And balanced on the biggest wave
You race towards an early grave.

-- Pink Floyd (Breathe)

Friday, March 19, 2010

In Transit

I have become a traveller. I invariably journey alone... in fact, I do not remember the last time I flew with a friend or family member. I like the solitude.

A lot of the time, my life feels like it's in transit. Nothing is either one way or another. This is reflected in almost every aspect of myself: I am the offspring of two quite opposing cultures, but I identify with neither one completely. This is why I constantly need to be on the move. I can't stay long enough to soak up a culture. I need to be in-between.

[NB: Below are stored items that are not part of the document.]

`src/lfu_pkg.sv`:
```
// Shared types and constants for the LFU cache table.
// No dependencies; used by the interfaces, the scan unit and the top level.
package lfu_pkg;

    localparam int ENTRIES_DEF = 64;
    localparam int KEY_W       = 32;
    localparam int VAL_W       = 31;
    localparam int USE_W       = 32;
    localparam int STAMP_W     = 64;
    localparam int CAP_W       = 7;
    localparam logic [CAP_W-1:0] CAP_RESET = 7'd64;

    localparam logic CMD_GET = 1'b0;
    localparam logic CMD_PUT = 1'b1;

    typedef struct packed {
        logic [KEY_W-1:0]   key;
        logic [VAL_W-1:0]   value;
        logic [USE_W-1:0]   use_cnt;
        logic [STAMP_W-1:0] stamp;
    } t_entry;

    // Flags produced by the scan unit after a full pass
    typedef struct packed {
        logic hit;
        logic min_found;
        logic free_found;
    } t_scan_flags;

    typedef enum logic [3:0] {
        ST_IDLE   = 4'b0001,
        ST_SCAN   = 4'b0010,
        ST_DECIDE = 4'b0100,
        ST_DONE   = 4'b1000
    } t_state;

endpackage

```
`src/lfu_scan.sv`:
```
// Scan accumulator: walks the entries one per cycle and tracks the key match,
// the LFU/LRU victim and the lowest free slot. Depends on lfu_pkg.
module lfu_scan #(
    parameter int IDX_W = 6
) (
    input  logic                         i_clk,
    input  logic                         i_rst_n,
    input  logic                         i_start,
    input  logic                         i_vld,
    input  logic [IDX_W-1:0]             i_idx,
    input  logic                         i_ent_valid,
    input  lfu_pkg::t_entry              i_ent,
    input  logic [lfu_pkg::KEY_W-1:0]    i_key,
    output lfu_pkg::t_scan_flags         o_flags,
    output logic [IDX_W-1:0]             o_hit_idx,
    output lfu_pkg::t_entry              o_hit_ent,
    output logic [IDX_W-1:0]             o_min_idx,
    output logic [IDX_W-1:0]             o_free_idx
);

    lfu_pkg::t_scan_flags r_flags, n_flags;
    logic [IDX_W-1:0]     r_hit_idx, r_min_idx, r_free_idx;
    lfu_pkg::t_entry      r_hit_ent;
    logic [lfu_pkg::USE_W-1:0]   r_min_cnt;
    logic [lfu_pkg::STAMP_W-1:0] r_min_stamp;
    logic take_hit, take_min, take_free;

    // Decide which trackers this entry updates
    always_comb begin
        take_hit  = i_vld && i_ent_valid && !r_flags.hit && (i_ent.key == i_key);
        take_min  = i_vld && i_ent_valid &&
                    (!r_flags.min_found ||
                     ({i_ent.use_cnt, i_ent.stamp} < {r_min_cnt, r_min_stamp}));
        take_free = i_vld && !i_ent_valid && !r_flags.free_found;
        n_flags = r_flags;
        if (take_hit) begin
            n_flags.hit = 1'b1;
        end
        if (take_min) begin
            n_flags.min_found = 1'b1;
        end
        if (take_free) begin
            n_flags.free_found = 1'b1;
        end
    end

    // Clear flags on start, else accumulate
    always_ff @(posedge i_clk) begin
        if (!i_rst_n || i_start) begin
            r_flags <= '0;
        end else begin
            r_flags <= n_flags;
        end
    end

    // Capture payload of the tracked entries
    always_ff @(posedge i_clk) begin
        if (take_hit) begin
            r_hit_idx <= i_idx;
            r_hit_ent <= i_ent;
        end
        if (take_min) begin
            r_min_idx   <= i_idx;
            r_min_cnt   <= i_ent.use_cnt;
            r_min_stamp <= i_ent.stamp;
        end
        if (take_free) begin
            r_free_idx <= i_idx;
        end
    end

    assign o_flags    = r_flags;
    assign o_hit_idx  = r_hit_idx;
    assign o_hit_ent  = r_hit_ent;
    assign o_min_idx  = r_min_idx;
    assign o_free_idx = r_free_idx;

endmodule

```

My favourite part of the journey is the ride to the airport. This time, I am aboard an underground train. It will take me slightly more than an hour to reach what is considered the busiest airport in the world. I have taken this train many, many times before. To me, it is the in-between of my two homes. One represents sun, money and family; the other represents freedom, knowledge and cold. I love both dearly, but I cannot live in one without the other for too long.

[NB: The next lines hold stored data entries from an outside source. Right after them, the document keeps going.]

===== src/dcti_if.sv =====
// Channel interfaces for the dual countdown timer block: command item input
// and result item output, each with valid/ready and payload.
// No dependencies.
interface dcti_in_if;
  logic        valid;
  logic        ready;
  logic [2:0]  command;
  logic        chip;
  logic [31:0] value;
  logic        new_run;
  logic        new_intr_enable;
  logic        new_wake_enable;
  logic        cpu_sleeping;
  logic        int_enable;
  logic        master_enabled;

  modport source (
    output valid, command, chip, value, new_run, new_intr_enable,
           new_wake_enable, cpu_sleeping, int_enable, master_enabled,
    input  ready
  );
  modport sink (
    input  valid, command, chip, value, new_run, new_intr_enable,
           new_wake_enable, cpu_sleeping, int_enable, master_enabled,
    output ready
  );
endinterface

interface dcti_out_if;
  logic        valid;
  logic        ready;
  logic [31:0] timer_value;
  logic        run_bit;
  logic        intr_bit;
  logic        wake_bit;
  logic        service_request;
  logic        interrupt_raised;
  logic        wake_raised;

  modport source (
    output valid, timer_value, run_bit, intr_bit, wake_bit, service_request,
           interrupt_raised, wake_raised,
    input  ready
  );
  modport sink (
    input  valid, timer_value, run_bit, intr_bit, wake_bit, service_request,
           interrupt_raised, wake_raised,
    output ready
  );
endinterface


===== src/dcti_core.sv =====
// Next-state and result logic of both timers for one command item.
// Purely combinational; depends on dcti_pkg.
module dcti_core (
  input  dcti_pkg::in_item_t                          item,
  input  dcti_pkg::timer_state_t [dcti_pkg::NUM_TIMERS-1:0] st,
  output dcti_pkg::timer_state_t [dcti_pkg::NUM_TIMERS-1:0] st_nxt,
  output dcti_pkg::res_item_t                         res
);
  import dcti_pkg::*;

  typedef struct packed {
    ctrl_t ctl;
    logic  irq;
    logic  wake;
  } svc_t;

  // hold the count at all ones while an interrupt is pending
  function automatic cnt_t hold_cnt(cnt_t c, ctrl_t k, logic slp, logic gie);
    cnt_t r;
    r = c;
    if (gie && c[TIMER_WIDTH-1] && (!slp || k.wake) && k.intr) r = '1;
    return r;
  endfunction

  // service request update and interrupt / wake pulses
  function automatic svc_t svc_check(cnt_t c, ctrl_t k, logic slp);
    svc_t s;
    s.ctl  = k;
    s.irq  = 1'b0;
    s.wake = 1'b0;
    if (!c[TIMER_WIDTH-1]) begin
      s.ctl.srq = 1'b0;
    end else begin
      if (k.wake || k.intr) s.ctl.srq = 1'b1;
      if ((!slp || k.wake) && k.intr) s.irq = 1'b1;
      if (slp && k.wake) begin
        s.ctl.wake = 1'b0;
        s.wake     = 1'b1;
      end
    end
    return s;
  endfunction

  cmd_e                            cmd;
  cnt_t                            wr_cnt;
  timer_state_t [NUM_TIMERS-1:0]   v;
  svc_t         [NUM_TIMERS-1:0]   sv;
  logic         [NUM_TIMERS-1:0]   do_svc;
  logic         [NUM_TIMERS-1:0]   under;
  logic         [NUM_TIMERS-1:0]   sel;
  logic         [NUM_TIMERS-1:0]   slave_stop;
  logic         [NUM_TIMERS-1:0]   start_ok;
  logic                            any_irq;
  logic                            any_wake;
  timer_state_t                    rep;

  assign cmd    = cmd_e'(item.command);
  assign wr_cnt = item.value[TIMER_WIDTH-1:0];

  // per-timer update; the slave timer's start and stop depend on the master
  always_comb begin
    for (int i = 0; i < NUM_TIMERS; i++) begin
      v[i]          = st[i];
      do_svc[i]     = 1'b0;
      sel[i]        = (item.chip == 1'(i));
      under[i]      = (st[i].cnt == '0);
      slave_stop[i] = (i != 0) && !item.chip;
      start_ok[i]   = item.master_enabled && ((i == 0) || st[0].ctl.run) &&
                      st[i].ctl.run && !st[i].started;
      case (cmd)
        CMD_TICK: begin
          if (st[i].started) begin
            v[i].cnt  = hold_cnt(st[i].cnt - cnt_t'(1), st[i].ctl,
                                 item.cpu_sleeping, item.int_enable);
            do_svc[i] = under[i];
          end
        end
        CMD_READ: begin
          if (sel[i]) begin
            if (st[i].started)
              v[i].cnt = hold_cnt(st[i].cnt, st[i].ctl,
                                  item.cpu_sleeping, item.int_enable);
            do_svc[i] = 1'b1;
          end
        end
        CMD_WRITE: begin
          if (sel[i]) begin
            v[i].cnt  = wr_cnt;
            do_svc[i] = 1'b1;
          end
        end
        CMD_WRCTL: begin
          if (sel[i]) begin
            v[i].ctl.run  = item.new_run;
            v[i].ctl.intr = item.new_intr_enable;
            v[i].ctl.wake = item.new_wake_enable;
          end
        end
        CMD_START: begin
          if (sel[i] && start_ok[i]) begin
            v[i].started = 1'b1;
            do_svc[i]    = 1'b1;
          end
        end
        CMD_STOP: begin
          if (sel[i] || slave_stop[i]) begin
            if (st[i].started)
              v[i].cnt = hold_cnt(st[i].cnt, st[i].ctl,
                                  item.cpu_sleeping, item.int_enable);
            v[i].started = 1'b0;
          end
        end
        default: begin
        end
      endcase
      sv[i]     = svc_check(v[i].cnt, v[i].ctl, item.cpu_sleeping);
      st_nxt[i] = v[i];
      if (do_svc[i]) st_nxt[i].ctl = sv[i].ctl;
    end
  end

  // pulses from either timer
  always_comb begin
    any_irq  = 1'b0;
    any_wake = 1'b0;
    for (int i = 0; i < NUM_TIMERS; i++) begin
      any_irq  = any_irq  | (do_svc[i] & sv[i].irq);
      any_wake = any_wake | (do_svc[i] & sv[i].wake);
    end
  end

  // report the addressed timer
  assign rep                  = st_nxt[item.chip];
  assign res.timer_value      = ITEM_VALUE_WIDTH'(rep.cnt);
  assign res.run_bit          = rep.ctl.run;
  assign res.intr_bit         = rep.ctl.intr;
  assign res.wake_bit         = rep.ctl.wake;
  assign res.service_request  = rep.ctl.srq;
  assign res.interrupt_raised = any_irq;
  assign res.wake_raised      = any_wake;

endmodule


===== src/dual_countdown_timer_irq_wake_unit.sv =====
// An accepted item is registered, then processed into the result register once
// the result slot is free or being drained. Throughput: one item per cycle
// unless the output stalls; the input register and the result register part
// the two channels, the input stalls only while both are full and stalled.
// Reset (rst_n low, synchronous): counts zero, control bits clear, timers not
// started, both pipeline registers empty. Depends on dcti_pkg, dcti_if, dcti_core.
module dual_countdown_timer_irq_wake_unit (
  input  logic      clk,
  input  logic      rst_n,
  dcti_in_if.sink   in_ch,
  dcti_out_if.source out_ch
);
  import dcti_pkg::*;

  logic                          s1_valid_r;
  in_item_t                      s1_item_r;
  in_item_t                      s1_item_nxt;
  timer_state_t [NUM_TIMERS-1:0] state_r;
  timer_state_t [NUM_TIMERS-1:0] state_nxt;
  logic                          out_valid_r;
  res_item_t                     out_res_r;
  res_item_t                     out_res_nxt;
  logic                          process;
  logic                          in_take;

  // handshake: process when the result slot is free or being drained
  assign process  = s1_valid_r && (!out_valid_r || out_ch.ready);
  assign in_ch.ready = !s1_valid_r || process;
  assign in_take  = in_ch.valid && in_ch.ready;

  // gather the input item
  always_comb begin
    s1_item_nxt.command         = in_ch.command;
    s1_item_nxt.chip            = in_ch.chip;
    s1_item_nxt.value           = in_ch.value;
    s1_item_nxt.new_run         = in_ch.new_run;
    s1_item_nxt.new_intr_enable = in_ch.new_intr_enable;
    s1_item_nxt.new_wake_enable = in_ch.new_wake_enable;
    s1_item_nxt.cpu_sleeping    = in_ch.cpu_sleeping;
    s1_item_nxt.int_enable      = in_ch.int_enable;
    s1_item_nxt.master_enabled  = in_ch.master_enabled;
  end

  dcti_core u_core (
    .item   (s1_item_r),
    .st     (state_r),
    .st_nxt (state_nxt),
    .res    (out_res_nxt)
  );

  // input register
  always_ff @(posedge clk) begin
    if (!rst_n) begin
      s1_valid_r <= 1'b0;
    end else if (in_ch.ready) begin
      s1_valid_r <= in_ch.valid;
    end
    if (in_take) s1_item_r <= s1_item_nxt;
  end

  // timer state and result register
  always_ff @(posedge clk) begin
    if (!rst_n) begin
      state_r     <= '0;
      out_valid_r <= 1'b0;
    end else if (process) begin
      state_r     <= state_nxt;
      out_valid_r <= 1'b1;
    end else if (out_ch.ready) begin
      out_valid_r <= 1'b0;
    end
    if (process) out_res_r <= out_res_nxt;
  end

  assign out_ch.valid            = out_valid_r;
  assign out_ch.timer_value      = out_res_r.timer_value;
  assign out_ch.run_bit          = out_res_r.run_bit;
  assign out_ch.intr_bit         = out_res_r.intr_bit;
  assign out_ch.wake_bit         = out_res_r.wake_bit;
  assign out_ch.service_request  = out_res_r.service_request;
  assign out_ch.interrupt_raised = out_res_r.interrupt_raised;
  assign out_ch.wake_raised      = out_res_r.wake_raised;

endmodule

I get on the train at the very centre of the city. The carriage is over-packed, but my first instinct is to immediately check who else seems to be going to the same place as me. There are businesswomen in suits, listening to their music; big, burly men dressed casually like they are on a lazy day out; students, on the way home from lectures, exhausted... and tourists, travelling in packs, always loud, always excited. As the first half hour passes, the crowd slowly trickles out. This usually happens by the time the train moves from being underground to overground. There is now enough space for me to sit down.

At this point in my journey, I always reflect on the other times I had taken it. I compare who I am today to who I was then. I go through some memories, remember how I felt, who I was thinking about, what I was looking forward to. I realise that every single time the answers to those questions would be different. And I am sure the pattern will continue. That is almost certain; who I am today will not be who I am tomorrow, or next month, or next year. I would like to say that it is just the surface that changes, but I fear that is not true. Sometimes, I know that my very core, my innermost beliefs have changed dramatically.

I observe the people around me. An old man near me has “PEK” written on his backpack... the handsome blonde one opposite doesn't seem to have much baggage, I wonder where he is going... a middle eastern young couple, students, stand close by. I always imagine these people on their planes, going off to their various locations, living their lives. For now, this temporary amount of time, our lives are interconnected and we will all come together at a point where we all disperse again. It seems like a beautiful idea. Life is so surreal in moments like these.

We eventually reach our destination. Here, it is all about wide spaces. Following rules, following directions. It's a miniature version of life outside, but at the same time, it's nothing like what goes on outside. This is its own world. Time, too, has an abnormal quality to it here. Everything seems to be swimming by in slow motion, yet the clock looks like it's racing.

I go through the motions that I've done so many times before. I'm in transit, again. In between. When it's time to board, I move to my little seat, look out my little window. I will be up in the air soon. And oh, there are things to look forward to. But for now, I don't mind being at a point where I am neither here, nor there. For this temporary amount of time, nothing from either worlds can get to me- no problems, no news, no people. I am unreachable.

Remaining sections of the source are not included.